A Study Evaluating the Effects of Filgotinib in Children and Teenagers With Ulcerative Colitis

Who May Qualify: - Subject must have a minimum body weight (BW) of 15 kg. - Subject: - has documented diagnosis of UC with a minimum duration of 3 months, - has mMCS of 5 to 9, and an MCS endoscopic score \>=2, rectal bleeding \>=1, and stool frequency \>=1, - has had an inadequate response, loss of response, intolerance, or has medical contraindications to corticosteroids, immunosuppressants, and/or biologic therapy.

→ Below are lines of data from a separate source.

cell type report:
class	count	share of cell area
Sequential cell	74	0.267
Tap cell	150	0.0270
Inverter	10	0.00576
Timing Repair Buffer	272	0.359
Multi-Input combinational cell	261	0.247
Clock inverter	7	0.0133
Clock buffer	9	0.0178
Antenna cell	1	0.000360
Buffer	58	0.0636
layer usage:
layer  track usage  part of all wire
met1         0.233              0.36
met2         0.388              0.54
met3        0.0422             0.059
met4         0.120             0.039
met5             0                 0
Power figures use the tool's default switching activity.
**src/rtl/i2s_clock_gen.sv**
```systemverilog
// i2s_clock_gen: BCLK/LRCLK generator with frame-aligned dividers and clk_in-domain strobes.
// Divider and mode are re-sampled only at frame boundaries, so changes never shorten or stretch a BCLK phase.
module i2s_clock_gen #(
  parameter int DIV_W     = 8,
  parameter int SLOT_BITS = 32,
  parameter int BIT_W     = 5
) (
  input  logic             clk_in,
  input  logic             reset,
  input  logic             enable,
  input  logic [DIV_W-1:0] div_half,
  input  logic             mode,
  output logic             bclk,
  output logic             lrclk,
  output logic             bclk_rise,
  output logic             bclk_fall,
  output logic             frame_start,
  output logic [BIT_W-1:0] bit_idx,
  output logic             channel,
  output logic             busy
);
  localparam int POS_W = BIT_W + 1;
  localparam logic [POS_W-1:0] P_SLOT = POS_W'(SLOT_BITS);
  localparam logic [POS_W-1:0] P_TOP  = POS_W'(SLOT_BITS - 1);
  localparam logic [POS_W-1:0] P_LAST = POS_W'(2 * SLOT_BITS - 1);

  typedef enum logic {IDLE, RUN} state_t;

  state_t             r_state, w_state;
  logic [DIV_W-1:0]   r_div, w_div, r_cnt, w_cnt;
  logic [POS_W-1:0]   r_pos, w_pos, w_off, w_nxt;
  logic               r_mode, w_mode;
  logic               r_bclk, w_bclk, r_rise, w_rise, r_fall, w_fall, r_fs, w_fs;
  logic               r_lr, w_lr, r_chan, w_chan, r_busy, w_run;
  logic [BIT_W-1:0]   r_bit, w_bit;

  always_comb begin
    w_state = r_state;
    w_div   = r_div;
    w_mode  = r_mode;
    w_cnt   = r_cnt;
    w_pos   = r_pos;
    w_bclk  = r_bclk;
    w_rise  = 1'b0;
    w_fall  = 1'b0;
    w_fs    = 1'b0;
    if (r_state == IDLE) begin
      if (enable) begin
        w_state = RUN;
        w_div   = div_half;
        w_mode  = mode;
        w_cnt   = '0;
        w_pos   = '0;
        w_bclk  = 1'b0;
        w_fs    = 1'b1;
      end
    end else if (r_cnt != r_div) begin
      w_cnt = r_cnt + 1'b1;
    end else begin
      w_cnt  = '0;
      w_bclk = ~r_bclk;
      w_rise = ~r_bclk;
      w_fall = r_bclk;
      if (r_bclk) begin
        // Frame boundary: either re-arm with fresh settings or stop on this falling edge
        if (r_pos == P_LAST) begin
          w_pos = '0;
          if (enable) begin
            w_fs   = 1'b1;
            w_div  = div_half;
            w_mode = mode;
          end else begin
            w_state = IDLE;
          end
        end else begin
          w_pos = r_pos + 1'b1;
        end
      end
    end
    w_run  = (w_state == RUN);
    w_off  = (w_pos >= P_SLOT) ? w_pos - P_SLOT : w_pos;
    w_nxt  = (w_pos == P_LAST) ? '0 : w_pos + 1'b1;
    w_chan = w_run && (w_pos >= P_SLOT);
    w_bit  = w_run ? BIT_W'(P_TOP - w_off) : '0;
    w_lr   = w_run && (w_mode ? (w_pos >= P_SLOT) : (w_nxt >= P_SLOT));
  end

  always_ff @(posedge clk_in or negedge reset) begin
    if (!reset) begin
      r_state <= IDLE;
      r_div   <= '0;
      r_mode  <= 1'b0;
      r_cnt   <= '0;
      r_pos   <= '0;
      r_bclk  <= 1'b0;
      r_rise  <= 1'b0;
      r_fall  <= 1'b0;
      r_fs    <= 1'b0;
      r_lr    <= 1'b0;
      r_chan  <= 1'b0;
      r_bit   <= '0;
      r_busy  <= 1'b0;
    end else begin
      r_state <= w_state;
      r_div   <= w_div;
      r_mode  <= w_mode;
      r_cnt   <= w_cnt;
      r_pos   <= w_pos;
      r_bclk  <= w_run && w_bclk;
      r_rise  <= w_rise;
      r_fall  <= w_fall;
      r_fs    <= w_fs;
      r_lr    <= w_lr;
      r_chan  <= w_chan;
      r_bit   <= w_bit;
      r_busy  <= w_run;
    end
  end

  assign bclk        = r_bclk;
  assign lrclk       = r_lr;
  assign bclk_rise   = r_rise;
  assign bclk_fall   = r_fall;
  assign frame_start = r_fs;
  assign bit_idx     = r_bit;
  assign channel     = r_chan;
  assign busy        = r_busy;
endmodule

```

This includes subjects who depend on corticosteroids to control their symptoms and who experience worsening of their disease when attempting to wean off corticosteroids. Who Should NOT Join This Trial: - Subject has a diagnosis of inflammatory bowel disease -unclassified or indeterminate colitis, isolated proctitis, or toxic megacolon. - Subject has an active infection. - Subject with a history of complicated herpes zoster infection (with multi-dermatomal, disseminated, ophthalmic, or central nervous system involvement). - Currently on any therapy for chronic infection (such as pneumocystis, cytomegalovirus, herpes simplex, herpes zoster, or atypical mycobacteria). - Subject has a history of colectomy or extensive small bowel resection. - Subject with psychological or cognitive difficulties that might interfere with study participation. - Subject has any previous exposure to a Janus kinase inhibitor or medication with a similar mode of action (e.g. tofacitinib, baricitinib, upadacitinib). - Female subject is pregnant or breast feeding or intending to become pregnant or breastfeed during the study. Always talk to your doctor about whether this trial is right for you.